Underlying health conditions
As we get older, it’s more common to experience health issues. Many common, age-related health issues can also cause sleep disruption in seniors. Anything from heart and lung conditions to mood disorders to medication can cause someone to wake up frequently throughout the night or have problems falling asleep. If you or a loved one are having trouble sleeping, you may want to talk to your doctor. They may be able to help you with any untreated or underlying health issues.
Snoring or other breathing disorders
There are many things that may cause snoring. Some, like obstructive sleep apnea, are a bigger health issue than others. Other causes include things like alcohol consumption, allergies, the common cold, weight, or merely the way your anatomy is. Snoring often occurs when your throat relaxes and narrows your airways.
Fortunately there are a range of treatments for snoring. Some are simple, like this smart device that sends gentle pulses when it detects snoring, letting you know when to change positions. Other devices are more complex, and must be prescribed by a doctor.
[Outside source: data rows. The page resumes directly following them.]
File: src/rtl/fifo_arb_pkg.sv
// Shared types and helpers for the FIFO write-side arbiter.
//   arb_state_e : arbiter state (IDLE between bursts, BURST while a grant is owned)
//   TRUNC_SAT   : saturation value of the truncation counter
//   gid_bits    : width of a requester index for a given requester count
//   gray2bin    : Gray-to-binary conversion of the low 'width' bits of a pointer
package fifo_arb_pkg;

    typedef enum logic {
        IDLE  = 1'b0,
        BURST = 1'b1
    } arb_state_e;

    localparam logic [7:0] TRUNC_SAT = 8'hFF;

    function automatic int unsigned gid_bits(input int unsigned n);
        if (n <= 1) begin
            return 1;
        end
        return $clog2(n);
    endfunction

    // Each binary bit is the XOR of all Gray bits at or above it, so XOR-ing
    // every right shift of the masked pointer yields the binary value.
    function automatic logic [31:0] gray2bin(input logic [31:0] gray, input int unsigned width);
        logic [31:0] mask;
        logic [31:0] g;
        logic [31:0] bin;
        mask = (width >= 32) ? 32'hFFFF_FFFF : ((32'h1 << width) - 32'h1);
        g    = gray & mask;
        bin  = g;
        for (int i = 1; i < 32; i++) begin
            bin = bin ^ (g >> i);
        end
        return bin;
    endfunction

endpackage

File: src/rtl/fifo_wr_arbiter_if.sv
// Requester and FIFO write-port bundle of the write-side arbiter.
//   req_valid/req_last/req_data : per-requester beat stream (data packed, requester i at [i*DAT_BIT +: DAT_BIT])
//   req_ready                   : per-requester beat accept
//   fifo_wptr_gray              : FIFO write pointer, Gray-coded
//   fifo_sync_rptr_gray         : read pointer synchronised into the write domain, Gray-coded
//   fifo_full                   : FIFO full flag
//   fifo_wr_en/fifo_wr_data     : FIFO write strobe and data
// master: requesters plus FIFO side; slave: the arbiter.
interface fifo_wr_arbiter_if #(
    parameter int N_REQ   = 4,
    parameter int ADR_BIT = 4,
    parameter int PTR_BIT = ADR_BIT + 1,
    parameter int DAT_BIT = 32
);
    logic [N_REQ-1:0]         req_valid;
    logic [N_REQ-1:0]         req_last;
    logic [N_REQ*DAT_BIT-1:0] req_data;
    logic [N_REQ-1:0]         req_ready;
    logic [PTR_BIT-1:0]       fifo_wptr_gray;
    logic [PTR_BIT-1:0]       fifo_sync_rptr_gray;
    logic                     fifo_full;
    logic                     fifo_wr_en;
    logic [DAT_BIT-1:0]       fifo_wr_data;

    modport master (
        output req_valid, req_last, req_data,
        output fifo_wptr_gray, fifo_sync_rptr_gray, fifo_full,
        input  req_ready, fifo_wr_en, fifo_wr_data
    );

    modport slave (
        input  req_valid, req_last, req_data,
        input  fifo_wptr_gray, fifo_sync_rptr_gray, fifo_full,
        output req_ready, fifo_wr_en, fifo_wr_data
    );
endinterface

File: src/rtl/fifo_wr_arbiter_rr_picker.sv
// Combinational round-robin picker.
//   req   : request vector
//   last  : index of the previous owner; the search starts just after it
//   found : at least one request is set
//   sel   : first requesting index found from last+1, wrapping modulo N_REQ
module rr_picker #(
    parameter int N_REQ   = 4,
    parameter int GID_BIT = 2
) (
    input  logic [N_REQ-1:0]   req,
    input  logic [GID_BIT-1:0] last,
    output logic               found,
    output logic [GID_BIT-1:0] sel
);
    logic [GID_BIT-1:0] idx;

    always_comb begin
        found = 1'b0;
        sel   = '0;
        idx   = '0;
        for (int k = 1; k <= N_REQ; k++) begin
            idx = GID_BIT'((int'(last) + k) % N_REQ);
            if (!found && req[idx]) begin
                found = 1'b1;
                sel   = idx;
            end
        end
    end
endmodule

File: src/rtl/fifo_wr_arbiter.sv
// Write-side controller for the async FIFO: shares the single write port among
// N_REQ requesters with round-robin arbitration and burst locking, derives the
// fill level and almost-full flag from the write-domain Gray pointers.
//   wr_clk, wr_rst_n : write clock, asynchronous active-low reset
//   bus              : requester streams and FIFO write port (slave modport)
//   grant_id         : current owner index
//   busy             : a burst is owned
//   afull            : registered almost-full flag (gates new grants only)
//   level            : registered fill level
//   trunc_cnt        : saturating count of bursts cut at MAX_BURST
module fifo_wr_arbiter
    import fifo_arb_pkg::*;
#(
    parameter int N_REQ     = 4,
    parameter int ADR_BIT   = 4,
    parameter int PTR_BIT   = ADR_BIT + 1,
    parameter int DAT_BIT   = 32,
    parameter int MAX_BURST = 8,
    parameter int AFULL_LVL = 12,
    localparam int GID_BIT  = gid_bits(N_REQ)
) (
    input  logic                wr_clk,
    input  logic                wr_rst_n,
    fifo_wr_arbiter_if.slave    bus,
    output logic [GID_BIT-1:0]  grant_id,
    output logic                busy,
    output logic                afull,
    output logic [PTR_BIT-1:0]  level,
    output logic [7:0]          trunc_cnt
);
    arb_state_e         state;
    arb_state_e         state_nxt;
    logic [GID_BIT-1:0] last_owner;
    logic [GID_BIT-1:0] pick_id;
    logic               pick_found;
    logic [7:0]         beat_cnt;
    logic               grant_now;
    logic               beat;
    logic               owner_last;
    logic               cnt_at_max;
    logic               burst_end;
    logic               trunc_hit;
    logic [PTR_BIT-1:0] level_nxt;
    logic               afull_nxt;
    logic [DAT_BIT-1:0] req_words [N_REQ];

    for (genvar g = 0; g < N_REQ; g++) begin : g_unpack
        assign req_words[g] = bus.req_data[g*DAT_BIT +: DAT_BIT];
    end

    rr_picker #(
        .N_REQ   (N_REQ),
        .GID_BIT (GID_BIT)
    ) u_picker (
        .req   (bus.req_valid),
        .last  (last_owner),
        .found (pick_found),
        .sel   (pick_id)
    );

    assign grant_now  = (state == IDLE) && pick_found && !afull;
    assign beat       = (state == BURST) && bus.req_valid[grant_id] && !bus.fifo_full;
    assign owner_last = bus.req_last[grant_id];
    assign cnt_at_max = (beat_cnt == 8'(MAX_BURST - 1));
    assign burst_end  = beat && (owner_last || cnt_at_max);
    // A beat that carries req_last is a normal end even when it also reaches MAX_BURST.
    assign trunc_hit  = beat && !owner_last && cnt_at_max;

    // Fill level: modulo subtraction of the binary pointers handles wrap naturally.
    assign level_nxt = PTR_BIT'(gray2bin(32'(bus.fifo_wptr_gray), PTR_BIT)
                              - gray2bin(32'(bus.fifo_sync_rptr_gray), PTR_BIT));
    assign afull_nxt = (int'(level_nxt) >= AFULL_LVL);

    always_ff @(posedge wr_clk or negedge wr_rst_n) begin
        if (!wr_rst_n) begin
            state <= IDLE;
        end else begin
            state <= state_nxt;
        end
    end

    always_comb begin
        state_nxt = state;
        case (state)
            IDLE:    if (grant_now) state_nxt = BURST;
            BURST:   if (burst_end) state_nxt = IDLE;
            default: state_nxt = IDLE;
        endcase
    end

    always_comb begin
        bus.req_ready    = '0;
        busy             = 1'b0;
        if (state == BURST) begin
            busy                    = 1'b1;
            bus.req_ready[grant_id] = !bus.fifo_full;
        end
        bus.fifo_wr_en   = beat;
        bus.fifo_wr_data = beat ? req_words[grant_id] : '0;
    end

    // Grant bookkeeping; the search for the next grant starts after the last owner.
    always_ff @(posedge wr_clk or negedge wr_rst_n) begin
        if (!wr_rst_n) begin
            grant_id   <= '0;
            last_owner <= GID_BIT'(N_REQ - 1);
            beat_cnt   <= '0;
            trunc_cnt  <= '0;
        end else begin
            if (grant_now) begin
                grant_id <= pick_id;
                beat_cnt <= '0;
            end else if (beat) begin
                beat_cnt <= beat_cnt + 8'd1;
            end
            if (burst_end) begin
                last_owner <= grant_id;
            end
            if (trunc_hit && (trunc_cnt != TRUNC_SAT)) begin
                trunc_cnt <= trunc_cnt + 8'd1;
            end
        end
    end

    // Level and almost-full register together, one cycle behind the pointers.
    always_ff @(posedge wr_clk or negedge wr_rst_n) begin
        if (!wr_rst_n) begin
            level <= '0;
            afull <= 1'b0;
        end else begin
            level <= level_nxt;
            afull <= afull_nxt;
        end
    end
endmodule

File: src/flat_wrapper.sv
// flat-port wrapper written by rule: the top's interface ports become plain ports
module fifo_wr_arbiter_flat import fifo_arb_pkg::*;
#(
    parameter int N_REQ     = 4,
    parameter int ADR_BIT   = 4,
    parameter int PTR_BIT   = ADR_BIT + 1,
    parameter int DAT_BIT   = 32,
    parameter int MAX_BURST = 8,
    parameter int AFULL_LVL = 12,
    localparam int GID_BIT  = gid_bits(N_REQ)
)
  (wr_clk, wr_rst_n, grant_id, busy, afull, level, trunc_cnt, bus_req_valid, bus_req_last, bus_req_data, bus_fifo_wptr_gray, bus_fifo_sync_rptr_gray, bus_fifo_full, bus_req_ready, bus_fifo_wr_en, bus_fifo_wr_data);
  fifo_wr_arbiter_if #(.N_REQ(N_REQ), .ADR_BIT(ADR_BIT), .PTR_BIT(PTR_BIT), .DAT_BIT(DAT_BIT)) bus_i ();
  input  logic wr_clk;
  input  logic wr_rst_n;
  output logic [GID_BIT-1:0] grant_id;
  output logic busy;
  output logic afull;
  output logic [PTR_BIT-1:0] level;
  output logic [7:0] trunc_cnt;
  input wire logic [$bits(bus_i.req_valid)-1:0] bus_req_valid;
  input wire logic [$bits(bus_i.req_last)-1:0] bus_req_last;
  input wire logic [$bits(bus_i.req_data)-1:0] bus_req_data;
  input wire logic [$bits(bus_i.fifo_wptr_gray)-1:0] bus_fifo_wptr_gray;
  input wire logic [$bits(bus_i.fifo_sync_rptr_gray)-1:0] bus_fifo_sync_rptr_gray;
  input wire logic [$bits(bus_i.fifo_full)-1:0] bus_fifo_full;
  output wire logic [$bits(bus_i.req_ready)-1:0] bus_req_ready;
  output wire logic [$bits(bus_i.fifo_wr_en)-1:0] bus_fifo_wr_en;
  output wire logic [$bits(bus_i.fifo_wr_data)-1:0] bus_fifo_wr_data;
  assign bus_i.req_valid = bus_req_valid;
  assign bus_i.req_last = bus_req_last;
  assign bus_i.req_data = bus_req_data;
  assign bus_i.fifo_wptr_gray = bus_fifo_wptr_gray;
  assign bus_i.fifo_sync_rptr_gray = bus_fifo_sync_rptr_gray;
  assign bus_i.fifo_full = bus_fifo_full;
  assign bus_req_ready = bus_i.req_ready;
  assign bus_fifo_wr_en = bus_i.fifo_wr_en;
  assign bus_fifo_wr_data = bus_i.fifo_wr_data;
  fifo_wr_arbiter #(.N_REQ(N_REQ), .ADR_BIT(ADR_BIT), .PTR_BIT(PTR_BIT), .DAT_BIT(DAT_BIT), .MAX_BURST(MAX_BURST), .AFULL_LVL(AFULL_LVL)) u_core (.wr_clk(wr_clk), .wr_rst_n(wr_rst_n), .bus(bus_i), .grant_id(grant_id), .busy(busy), .afull(afull), .level(level), .trunc_cnt(trunc_cnt));
endmodule
File: config.mk
export PLATFORM = sky130hd
export DESIGN_NAME = fifo_wr_arbiter_flat
export DESIGN_NICKNAME = d
export VERILOG_FILES = /design/src/rtl/fifo_arb_pkg.sv /design/src/rtl/fifo_wr_arbiter_if.sv /design/src/rtl/fifo_wr_arbiter_rr_picker.sv /design/src/rtl/fifo_wr_arbiter.sv /design/src/flat_wrapper.sv
export SDC_FILE = /design/constraint.sdc
export NUM_CORES = 1
export LEC_CHECK = 0
export CORE_ASPECT_RATIO = 1.1
export CORE_MARGIN = 2
export CORE_UTILIZATION = 31
export CTS_CLUSTER_DIAMETER = 100
export DETAILED_ROUTE_END_ITERATION = 10
export GPL_ROUTABILITY_DRIVEN = 1
export HOLD_SLACK_MARGIN = 0.02
export PLACE_DENSITY = 0.83
export RECOVER_POWER = 50
export SYNTH_ARGS = -nofsm -noshare
export SYNTH_HDL_FRONTEND = slang
export SYNTH_HIERARCHICAL = 1
export SYNTH_SLANG_ARGS = --single-unit
export TNS_END_PERCENT = 1
File: constraint.sdc
create_clock -name wr_clk -period 2.05 [get_ports wr_clk]
set_input_delay 0.41 -clock wr_clk [delete_from_list [all_inputs] [get_ports wr_clk]]
set_output_delay 0.41 -clock wr_clk [all_outputs]
set_load 0.02 [all_outputs]
* Yosys cells after proc, flatten, opt, wreduce, memory -nomap -nowiden *
Cells that the tools add are included.

operators by class
  $add $sub $neg = 7
  multipliers = 0
  divide/modulo/power cells = 0
  $lt $le $gt $ge = 8
  eq/ne operators = 2
  shift-type cells = 0
  muxes and demuxes = 33
  bitwise operators = 11
  reduce and logical (&&, ||, !) cells = 20

operator list
  cell                   number
  $mux W32               3
  $bmux W32 S2           1
  $add A8 B1 Y8 const B  2
  $mux W8                2
  $lt A2 B3 Y1 const B   5
  $mux W1                14
  $bmux W1 S2            6
  $logic_and A1 B1 Y1    12
  $xor A5 B1 Y5          2
  $xor A5 B2 Y5          2
  $xor A5 B3 Y5          2
  $xor A5 B4 Y5          2
  $eq A8 B3 Y1 const B   1
  $mux W2                4
  $ne A8 B8 Y1 const B   1
  $logic_not A1 Y1       6
  $ge A5 B4 Y1 const B   1
  $sub A5 B5 Y5          1
  $add A2 B1 Y2 const B  2
  $add A2 B2 Y2 const B  2
  $and A4 B4 Y4          1
  $mux W4                1
  $ge A3 B3 Y1 const B   1
  $not A2 Y3             1
  other kinds (6)        6

word-level totals
  flip-flop bits (word level) = 27
  bits in latches = 0
  RAM bits = 0
  memory bits (read-only) = 0
  input bits = 149
  logic and storage cells = 88
  memories kept = 0

* Logic depth before layout (Yosys ltp) *
Gate-level depths: netlist of run 1.

  depth in word-level cells = 17
  mapped depth = 11
  gate-level depth less buffers = 11

* Cells and area by module *
The synthesis of run 1 kept the hierarchy.

by module, submodules not included
  module           instances  cells each  area an instance (um^2)
  fifo_wr_arbiter  1          214         2517.4
  rr_picker        1          14          91.3

* Least setup slack after synthesis of run 1 *
No wires, ideal clock.

  path kind = input to register
  start point = input bus_fifo_wptr_gray[4]
  end point = register u_core.afull
  library setup time = 0.120 ns
  arrival time = 2.555 ns
  required time = 1.930 ns
  path slack = -0.625 ns
  cell stages on the path = 11
  buffers on the path = 0
  cell sequence = xor2_1 xor2_1 xor2_1 xnor2_1 ha_1 inv_1 fa_1 a21o_1 a21oi_1 xnor2_1 a31o_2

between the ends
  word-level cells in the longest chain between the ends = 6

ends and longest elaborated chain
  item                     RTL line                RTL
  start: declaration       flat_wrapper.sv:24      input wire logic [$bits(bus_i.fifo_wptr_gray)-1:0] bus_fifo_wptr_gray;
  $xor A5 B4 Y5            fifo_arb_pkg.sv:32      bin = bin ^ (g >> i);
  $xor A5 B3 Y5            fifo_arb_pkg.sv:32
  $xor A5 B2 Y5            fifo_arb_pkg.sv:32
  $xor A5 B1 Y5 *          fifo_arb_pkg.sv:32
  $sub A5 B5 Y5 *          fifo_wr_arbiter.sv:71   - gray2bin(32'(bus.fifo_sync_rptr_gray), PTR_BIT));
  via u_core.level_nxt[4]  fifo_wr_arbiter.sv:43   logic [PTR_BIT-1:0] level_nxt;
  $ge A5 B4 Y1 *           fifo_wr_arbiter.sv:72   assign afull_nxt = (int'(level_nxt) >= AFULL_LVL);
  via u_core.afull_nxt     fifo_wr_arbiter.sv:44   logic afull_nxt;
  end signal: assignment   fifo_wr_arbiter.sv:132  afull <= afull_nxt;
  end: declaration         fifo_wr_arbiter.sv:27   output logic afull,

Mark *: on every way through the listed nets, which the timed path passes. The rest lies on a longest branch.
A chain may end at the register's enable or synchronous reset.

* Worst setup path in the final report of run 1 *
Same ends and word-level chain as after synthesis.

==> results.md, run 1 <==
* Pre-antenna DRT Iters at 4
* Final Max Slew Viols at 0
* Worst flop-to-flop path startpoint: u_core/grant_id[0]
* Logic gate share of total power at 0.781
* DRC viols at 0
* Iteration-0 DRC Markers at 21
* Worst-Skew Late Latency at 0.26 ns
* Area leader, netlist: mux4_2
* Met3 GRT Util at 0.0413
* CTS tree: built
* Hpwl dp at 8150 microns
* GR Util met1 at 0.254
* Crit path kind: in -> reg
* First-pass GRT wire length at 16600 microns
* Cell Pwr Density at 932 nW/um^2
* CTS buffer count at 3
* Tmin final at 2.36 ns
* Internal Power at 3110 uW
* Critical path's slowest cell: fa_2
* Reg2Reg Depth at 7
* LEAKAGE at 0.00229 uW
* Slew headroom at 0.548
* Final wirelength at 10400 microns
* Worst Path Required at 2.21 ns
* Mapped Avg Cell Area at 11.4 sq um
* Worst Setup Start Kind: input pin
* P_sw at 1950 uW
* Max Freq at 424 MHz
* Min-delay worst type: reg -> reg
* Seq pwr share at 0.160
* CP max stage delay at 0.34 ns
* Final period util at 1.15
* Vias/cell at 5.08
* Core area at 8280 sq um
* Post-synth cell types at 45
* CTS clock-pin slew for the worst setup and hold paths at 0.09 ns
* Pre-CTS setup slack at -1.10 ns
* Yosys reg bits at 27
* Layout cells sized above 1 at 0.388
* Sequential share of the synthesized area at 0.260
* Filler Cell Count at 588
* Tightest Pin Transition at 0.678 ns
* Area share of the largest cell type after synthesis at 0.294
* Post-synth EDFFs at 0
* Worst-path cell chain: buf_8 -> xor2_4 -> xor2_2 -> xor2_1 -> xnor2_1 -> ha_2 -> inv_2 -> fa_2 -> a21o_1 -> a21oi_2 -> xnor2_1 -> a31o_2
* Hold EP: u_core/trunc_cnt[7]
* Diode count at 0
* R2r setup slk at 0.05 ns
* IO Count at 203
* Cell depth of the worst hold path at 1
* Initial antenna violation count at 0
* Clock Sinks at 27
* Post-synth design cell area at 2610 sq um
* GRT Total Usage at 0.225
* Die height at 100 microns
* Ys flop type: dfrtp_1
* Outcome: finished with violations
* Asr flop ratio synth at 1.00
* Initial Util at 0.315
* Reg area at 679 sq um
* Failing checks: setup timing
* Final Skew at 0.00166 ns
* Cells after Synth at 228
* Rows at 35
* PortBufs at 202
* Switching Fraction at 0.385
* Fin util at 0.656
* Crit path capture type: register
* Setup ws final at -0.306 ns
* Gr busiest metal: met2
* Clock power share at 0.059
* R2R Path End: u_core/trunc_cnt[1]
* DIE WIDTH at 91.5 microns
* Syn_nets at 384
* Hold path start: u_core/trunc_cnt[7]
* Worst vdd ir at 0.667 mV
* RSZ-0062 raised after global routing: yes
* Via Count at 2897
* Largest net degree at the start of global routing at 28
* Combined area of the multi-input logic cells at 2050 sq um
* Bufs and invs on worst path at 2
* Critical path's top delay family: XOR/XNOR gates
* Setup-failing EPs final at 36
* Grt ovf at 0
* Root buffer cell: clkbuf_8
* Post-DR wirelength/cell at 18.3 microns
* Antenna Nets Post-Route at 0
* Max-cap violations at 0
* Clock H-tree levels at 1
* GPL Wtd Cong at 0.890
* Vias in the first global route at 3216
* Yosys warns at 6
* Die ar. at 9170 sq um
* Area Overhead vs Synth at 108%
* GR Util met2 at 0.444
* Hold buffers post-CTS at 0
* CP max FO at 2
* Final hold violation count at 0
* CTS Buffer Depth at 2
* Fin nets at 616
* Crit-path most repeated cell: xnor2_1
* Arrival @ worst endpoint at 2.52 ns
* Synth top area cells: mux4_2 29%, dfrtp_1 24%, and3_1 8.6%, xor2_1 5.4%, ha_1 2.9%
==> worst max-delay path by stage <==
stage	end	from	cells after the start	slack, ns
finish	u_core/afull	bus_fifo_wptr_gray[4]	12	-0.31
global route	u_core/afull	bus_fifo_wptr_gray[4]	12	-0.37
CTS	u_core/afull	bus_fifo_sync_rptr_gray[3]	12	-0.31
detailed placement	u_core/afull	bus_fifo_wptr_gray[4]	12	-1.10
global placement	u_core/afull	bus_fifo_wptr_gray[4]	12	-1.00
floorplan	u_core/afull	bus_fifo_wptr_gray[4]	11	-0.51
==> kinds of logic after synthesis <==
logic type | count (synthesis) | share of synthesized area
adder cells (fa/ha/maj) | 7 | 0.0365
AO/OA/AOI/OAI | 14 | 0.0384
multiplexers | 42 | 0.327
AND/OR/NAND/NOR | 89 | 0.217
buffers and inverters | 26 | 0.0441
XOR/XNOR | 23 | 0.0772
flip-flops | 27 | 0.260
==> power by group through the flow <==
stage | clock [uW] | combinational, uW | sequential, uW
floorplan | 0 | 1850 | 890
global placement | 0 | 3290 | 821
detailed placement | 0 | 3360 | 825
CTS | 305 | 3900 | 813
global route | 324 | 4180 | 835
finish | 297 | 3950 | 810
==> cells in the mapped netlist (all sizes together), types with 2 or more instances <==
master	instances
and3	36
mux4	34
dfrtp	25
xor2	16
clkbuf	12
nor2	12
inv	8
nand2	7
xnor2	7
a21oi	6
buf	6
ha	6
mux2	6
nand3	6
nand2b	5
nor4	5
nand4	4
and2	3
nor3	3
and2b	2
dfstp	2
mux2i	2
==> state kept, by name, indices dropped and copies added, names as in the netlist <==
name               count
u_core/last_owner      2
u_core/afull           1
u_core/grant_id        2
u_core/beat_cnt        8
u_core/level           5
u_core/trunc_cnt       8
u_core/state           1
==> worst register-to-register path: stages, from the launching register on <==
cell,delay [ns]
dfrtp_2,0.41
mux4_2,0.59
buf_6,0.16
buf_8,0.13
buf_6,0.13
nand3b_4,0.10
nor3_2,0.06
mux2_4,0.32
==> layer usage <==
metal,routed length [microns],share of wire
met5,0,0
met2,5670,0.54
met1,3850,0.37
met3,744,0.071
met4,167,0.016
==> placed cells by master, fill, tap and decap left out, drive strengths merged, types with 4 or more instances in the layout <==
cell	instances
nor2	12
nand3	6
inv	8
clkbuf	7
nand4	4
xnor2	7
ha	6
and3	36
mux4	34
buf	81
a21oi	6
clkdlybuf4s50	151
dfrtp	25
nand2b	5
nand2	7
dlygate4sd2	6
nor4	5
xor2	16
mux2	6
==> layout make-up <==
type | instances | share of cell area
flip-flops and latches | 27 | 0.125
repair buffers | 245 | 0.458
inverters | 8 | 0.00553
multi-input cells | 175 | 0.377
well taps | 111 | 0.0256
clock buffers | 4 | 0.00830
==> metrics by stage <==
stage	TNS, ns	hold slack [ns]	std cells	instance area, sq um	total power [uW]
final	-7.91	0.524	570	5430	5060
after CTS	-7.93	0.518	569	5370	5010
after detailed placement	-29.90	0.510	556	5030	4190
after global routing	-10.96	0.545	570	5430	5340
after global placement	-28.70	0.498	556	5030	4110
after floorplan	-6.65	0.114	228	2640	2740
==> what timing repair did <==
item | in CTS | in global routing
endpoints found under the setup margin | 45 | 51
pin swaps | 29 | 12
gates resized for setup | 267 | 18
hold endpoints to repair | 0 | 0
gates cloned | 2 | 0
buffers inserted | 7 | 1
Note: power is estimated with default switching activity, not from simulation.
Insomnia is very common affecting 23-24% of all older adults. People who experience it have issues falling asleep or staying asleep once they’ve gone to bed. This also decreases daytime function and can lead to other health problems. If you experience insomnia, try to understand if there is a root cause or habit that is keeping you up at night. Otherwise, look to your doctor for help. Over-the-counter sleep aids are not a long-term solution, because these can increase your risk of other health problems.